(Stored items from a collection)
-- Opening Marker --
<file path="config.mk">
export PLATFORM = sky130hd
export DESIGN_NAME = spi_status_event_flags
export DESIGN_NICKNAME = d
export VERILOG_FILES = /design/src/logic/spi_flags_pkg.sv /design/src/logic/level_sync.sv /design/src/logic/spi_status_event_flags.sv
export SDC_FILE = /design/constraint.sdc
export NUM_CORES = 1
export LEC_CHECK = 0
export BUFFER_PORTS_ARGS = -buffer_cell sky130_fd_sc_hd__buf_2
export CAP_MARGIN = 40
export CORE_MARGIN = 5
export CORE_UTILIZATION = 40
export DETAILED_ROUTE_END_ITERATION = 8
export HOLD_SLACK_MARGIN = 0.08
export PLACE_DENSITY_LB_ADDON = 0.15
export SKIP_CTS_REPAIR_TIMING = 1
export SLEW_MARGIN = 5
export SYNTH_ARGS = -nofsm -noshare
export SYNTH_HDL_FRONTEND = slang
export SYNTH_SLANG_ARGS = --single-unit
export TNS_END_PERCENT = 20
</file>
<file path="constraint.sdc">
create_clock -name pclk -period 1.86 [get_ports pclk]
set_clock_uncertainty 0.05 [all_clocks]
set_input_delay 0.186 -clock pclk [delete_from_list [all_inputs] [get_ports pclk]]
set_output_delay 0.186 -clock pclk [all_outputs]
set_load 0.02 [all_outputs]
</file>
<file path="src/logic/spi_flags_pkg.sv">
// Package of register map, field positions and carrier types for the status flag block
package spi_flags_pkg;

    // Register byte offsets on the APB slave
    localparam logic [7:0] OFS_STATUS = 8'h00;
    localparam logic [7:0] OFS_MASK   = 8'h04;
    localparam logic [7:0] OFS_CTRL   = 8'h08;
    localparam logic [7:0] OFS_FLOW   = 8'h0C;

    // Status and mask bit positions
    localparam int BIT_READY_EDGE  = 15;
    localparam int BIT_SELECT_FALL = 14;
    localparam int BIT_SELECT_RISE = 13;
    localparam int BIT_SELECT_ERR  = 12;
    localparam int BIT_SELECT_LVL  = 11;
    localparam int BIT_RX_OVERFLOW = 7;
    localparam int BIT_RX_COUNT    = 6;
    localparam int BIT_TX_COUNT    = 5;
    localparam int BIT_IRQ_SUMMARY = 0;

    // Write-one-to-clear bits, and those also cleared by unit disable
    localparam logic [15:0] W1C_BITS     = 16'hF0E0;
    localparam logic [15:0] DISABLE_BITS = 16'h70E0;

    // Reset values
    localparam logic [15:0] FLAGS_RESET = 16'h0000;
    localparam logic [15:0] MASK_RESET  = 16'h0000;
    localparam logic [1:0]  MODE_RESET  = 2'h0;

    // Flow-control mode codes
    localparam logic [1:0] MODE_READY_PIN = 2'h2;
    localparam logic [1:0] MODE_DATA_PIN  = 2'h3;

    // Serial bits in one byte, minus one
    localparam logic [2:0] BIT_LAST = 3'h7;

    // Control register layout, high bits first down to bit 0
    typedef struct packed {
        logic dma_mode;
        logic continuous_mode;
        logic slave_mode;
        logic transfer_initiate_mode;
        logic receive_flush;
        logic unit_enable;
    } ctrl_t;

    // Flow-control register layout
    typedef struct packed {
        logic       ready_polarity;
        logic [1:0] flow_control_mode;
    } flow_t;

    // Serial pins sampled by the peripheral clock
    typedef struct packed {
        logic select_n;
        logic sclk;
        logic ready;
        logic miso;
    } pins_t;

    localparam ctrl_t CTRL_RESET = '0;
    localparam flow_t FLOW_RESET = '0;
    localparam pins_t PINS_IDLE  = 4'hC;

    // Events from the shifter and FIFOs on the peripheral clock
    typedef struct packed {
        logic rx_load;
        logic rx_full;
        logic rx_count_done;
        logic tx_count_done;
    } unit_events_t;

endpackage

</file>
<file path="src/logic/level_sync.sv">
// Two-flop synchroniser for pin levels entering the peripheral clock domain
`timescale 1ns/10ps
module level_sync
    import spi_flags_pkg::*;
(
    // Clock and reset
    input  wire logic  pclk,
    input  wire logic  presetn,
    // Raw and synchronised pins
    input  wire pins_t d,
    output pins_t      q
);

    pins_t meta;

    // First stage feeds only the second stage
    always_ff @(posedge pclk or negedge presetn)
    begin
        if (!presetn)
        begin
            meta <= PINS_IDLE;
            q    <= PINS_IDLE;
        end
        else
        begin
            meta <= d;
            q    <= meta;
        end
    end

endmodule

</file>
<file path="src/logic/spi_status_event_flags.sv">
// Status and event flags of the serial unit, with APB registers and one interrupt
`timescale 1ns/10ps

// Behaviour
// RULE1: Mode 10: ready pin edge sets bit 15
// RULE2: Mode 11: data input edge sets bit 15
// RULE3: Other modes hold ready flag at zero
// RULE4: Ready polarity picks rising or falling edge
// RULE5: Ready flag interrupts if enabled; write-one clears
// RULE6: Continuous slave: select fall sets bit 14; the code sets it only while mask bit 14 is set
// RULE7: Continuous slave: select rise sets bit 13; the code sets it only while mask bit 14 is set
// RULE8: Slave select released mid-byte sets bit 12
// RULE9: Select flags cleared by one or disable
// RULE10: Bit 11 shows select level read-only
// RULE11: Select level synchronised before status bit
// RULE12: Load into full receive FIFO sets bit 7
// RULE13: Receive count reached, no DMA, mode 0
// RULE14: Transmit count reached, no DMA, mode 1
// RULE15: Bits 7,6,5 cleared by one or disable
// RULE16: Bit 0 high while any interrupt pending
// RULE17: Zero writes and read-only writes change nothing
module spi_status_event_flags
    import spi_flags_pkg::*;
(
    // Clock and reset
    input  wire logic         pclk,
    input  wire logic         presetn,
    // APB slave
    input  wire logic         psel,
    input  wire logic         penable,
    input  wire logic         pwrite,
    input  wire logic [7:0]   paddr,
    input  wire logic [31:0]  pwdata,
    output logic [31:0]       prdata,
    output logic              pready,
    output logic              pslverr,
    // Serial pins, asynchronous to pclk
    input  wire pins_t        pins,
    // Events from the rest of the unit
    input  wire unit_events_t events,
    // Interrupt
    output logic              irq
);

    // Register select for a given offset
    function automatic logic reg_sel(input logic [7:0] addr, input logic [7:0] ofs);
        reg_sel = (addr == ofs);
    endfunction

    // Active edge from a level and its previous value
    function automatic logic active_edge(input logic now, input logic prev, input logic pol);
        active_edge = pol ? (now & ~prev) : (~now & prev);
    endfunction

    pins_t        pins_s;
    pins_t        pins_prev;
    pins_t        next_pins_prev;
    logic [15:0]  flags;
    logic [15:0]  next_flags;
    logic [15:0]  mask;
    logic [15:0]  next_mask;
    ctrl_t        ctrl;
    ctrl_t        next_ctrl;
    flow_t        flow;
    flow_t        next_flow;
    logic [2:0]   bit_count;
    logic [2:0]   next_bit_count;
    logic [31:0]  next_prdata;
    logic [15:0]  status_word;
    logic [15:0]  w1c;
    logic         mapped;
    logic         wr_access;
    logic         ready_edge;
    logic         select_fall;
    logic         select_rise;
    logic         sclk_rise;
    logic         select_abort;
    logic         overflow_event;
    logic         rx_count_event;
    logic         tx_count_event;
    logic [15:0]  pending;

    // Pins cross into pclk through two flops
    level_sync u_sync (
        .pclk    (pclk),
        .presetn (presetn),
        .d       (pins),
        .q       (pins_s)
    );

    // APB decode; zero wait states, so pready is always high
    always_comb
    begin
        mapped    = reg_sel(paddr, OFS_STATUS) || reg_sel(paddr, OFS_MASK)
                 || reg_sel(paddr, OFS_CTRL) || reg_sel(paddr, OFS_FLOW);
        pready    = 1'b1;
        pslverr   = psel && penable && !mapped;
        wr_access = psel && penable && pwrite && mapped;
    end

    // Edge detection on synchronised pins
    always_comb
    begin
        next_pins_prev = pins_s;
        select_fall    = pins_prev.select_n & ~pins_s.select_n;
        select_rise    = ~pins_prev.select_n & pins_s.select_n;
        sclk_rise      = pins_s.sclk & ~pins_prev.sclk;
        ready_edge     = 1'b0;
        if (flow.flow_control_mode == MODE_READY_PIN)
        begin
            ready_edge = active_edge(pins_s.ready, pins_prev.ready, flow.ready_polarity); // RULE1 RULE4
        end
        else if (flow.flow_control_mode == MODE_DATA_PIN)
        begin
            ready_edge = active_edge(pins_s.miso, pins_prev.miso, flow.ready_polarity); // RULE2 RULE4
        end
    end

    always_ff @(posedge pclk or negedge presetn)
    begin
        if (!presetn)
        begin
            pins_prev <= PINS_IDLE;
        end
        else
        begin
            pins_prev <= next_pins_prev;
        end
    end

    // Serial bit counter within a frame; only sclk rising edges are counted
    always_comb
    begin
        next_bit_count = bit_count;
        if (pins_s.select_n)
        begin
            next_bit_count = 3'h0;
        end
        else if (sclk_rise)
        begin
            next_bit_count = (bit_count == BIT_LAST) ? 3'h0 : bit_count + 3'h1;
        end
    end

    always_ff @(posedge pclk or negedge presetn)
    begin
        if (!presetn)
        begin
            bit_count <= 3'h0;
        end
        else
        begin
            bit_count <= next_bit_count;
        end
    end

    // Flag events, all gated by the unit enable
    always_comb
    begin
        select_abort   = ctrl.unit_enable && ctrl.slave_mode && select_rise
                      && (bit_count != 3'h0); // RULE8
        overflow_event = ctrl.unit_enable && events.rx_load && events.rx_full; // RULE12
        rx_count_event = ctrl.unit_enable && !ctrl.dma_mode && !ctrl.transfer_initiate_mode
                      && events.rx_count_done; // RULE13
        tx_count_event = ctrl.unit_enable && !ctrl.dma_mode && ctrl.transfer_initiate_mode
                      && events.tx_count_done; // RULE14
        w1c            = (wr_access && reg_sel(paddr, OFS_STATUS)) ? (pwdata[15:0] & W1C_BITS)
                                                                   : 16'h0000; // RULE17
    end

    // Sticky flags; a set in the same cycle as its clear wins
    always_comb
    begin
        next_flags = flags & ~w1c; // RULE5 RULE9 RULE15
        if (!ctrl.unit_enable)
        begin
            next_flags = next_flags & ~DISABLE_BITS; // RULE9 RULE15
        end
        if (ready_edge)
        begin
            next_flags[BIT_READY_EDGE] = 1'b1; // RULE1 RULE2
        end
        if ((flow.flow_control_mode != MODE_READY_PIN) && (flow.flow_control_mode != MODE_DATA_PIN))
        begin
            next_flags[BIT_READY_EDGE] = 1'b0; // RULE3
        end
        if (ctrl.unit_enable && ctrl.slave_mode && ctrl.continuous_mode && mask[BIT_SELECT_FALL])
        begin
            next_flags[BIT_SELECT_FALL] = next_flags[BIT_SELECT_FALL] | select_fall; // RULE6
            next_flags[BIT_SELECT_RISE] = next_flags[BIT_SELECT_RISE] | select_rise; // RULE7
        end
        next_flags[BIT_SELECT_ERR]  = next_flags[BIT_SELECT_ERR] | select_abort; // RULE8
        next_flags[BIT_RX_OVERFLOW] = next_flags[BIT_RX_OVERFLOW] | overflow_event; // RULE12
        next_flags[BIT_RX_COUNT]    = next_flags[BIT_RX_COUNT] | rx_count_event; // RULE13
        next_flags[BIT_TX_COUNT]    = next_flags[BIT_TX_COUNT] | tx_count_event; // RULE14
        next_flags = next_flags & W1C_BITS;
    end

    // Control registers; read-only bits are never stored
    always_comb
    begin
        next_mask = mask;
        next_ctrl = ctrl;
        next_flow = flow;
        if (wr_access && reg_sel(paddr, OFS_MASK))
        begin
            next_mask = pwdata[15:0] & W1C_BITS;
        end
        if (wr_access && reg_sel(paddr, OFS_CTRL))
        begin
            next_ctrl = pwdata[5:0];
        end
        if (wr_access && reg_sel(paddr, OFS_FLOW))
        begin
            next_flow = pwdata[2:0];
        end
    end

    always_ff @(posedge pclk or negedge presetn)
    begin
        if (!presetn)
        begin
            flags <= FLAGS_RESET;
            mask  <= MASK_RESET;
            ctrl  <= CTRL_RESET;
            flow  <= FLOW_RESET;
        end
        else
        begin
            flags <= next_flags;
            mask  <= next_mask;
            ctrl  <= next_ctrl;
            flow  <= next_flow;
        end
    end

    // Pending sources; overflow is silent while the receive FIFO flushes
    always_comb
    begin
        pending = flags & mask; // RULE5
        if (ctrl.receive_flush)
        begin
            pending[BIT_RX_OVERFLOW] = 1'b0; // RULE12
        end
        status_word                  = flags;
        status_word[BIT_SELECT_LVL]  = pins_s.select_n; // RULE10 RULE11
        status_word[BIT_IRQ_SUMMARY] = |pending; // RULE16
        irq                          = |pending;
    end

    // Read data captured in the setup cycle, so it is stable for the access
    always_comb
    begin
        next_prdata = prdata;
        if (psel && !penable && !pwrite)
        begin
            next_prdata = 32'h0000_0000;
            if (reg_sel(paddr, OFS_STATUS))
            begin
                next_prdata = {16'h0000, status_word};
            end
            else if (reg_sel(paddr, OFS_MASK))
            begin
                next_prdata = {16'h0000, mask};
            end
            else if (reg_sel(paddr, OFS_CTRL))
            begin
                next_prdata = {26'h0, ctrl};
            end
            else if (reg_sel(paddr, OFS_FLOW))
            begin
                next_prdata = {29'h0, flow};
            end
        end
    end

    always_ff @(posedge pclk or negedge presetn)
    begin
        if (!presetn)
        begin
            prdata <= 32'h0000_0000;
        end
        else
        begin
            prdata <= next_prdata;
        end
    end

    // Checks next to the logic
    logic mode_is_ready;
    logic mode_is_data;
    assign mode_is_ready = (flow.flow_control_mode == MODE_READY_PIN);
    assign mode_is_data  = (flow.flow_control_mode == MODE_DATA_PIN);
endmodule

</file>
-- Closing Marker --
EXERCISE — Where a line of the records holds the word "miso", copy that line.

SOLVED PROBLEM —
        logic miso;
            ready_edge = active_edge(pins_s.miso, pins_prev.miso, flow.ready_polarity); // RULE2 RULE4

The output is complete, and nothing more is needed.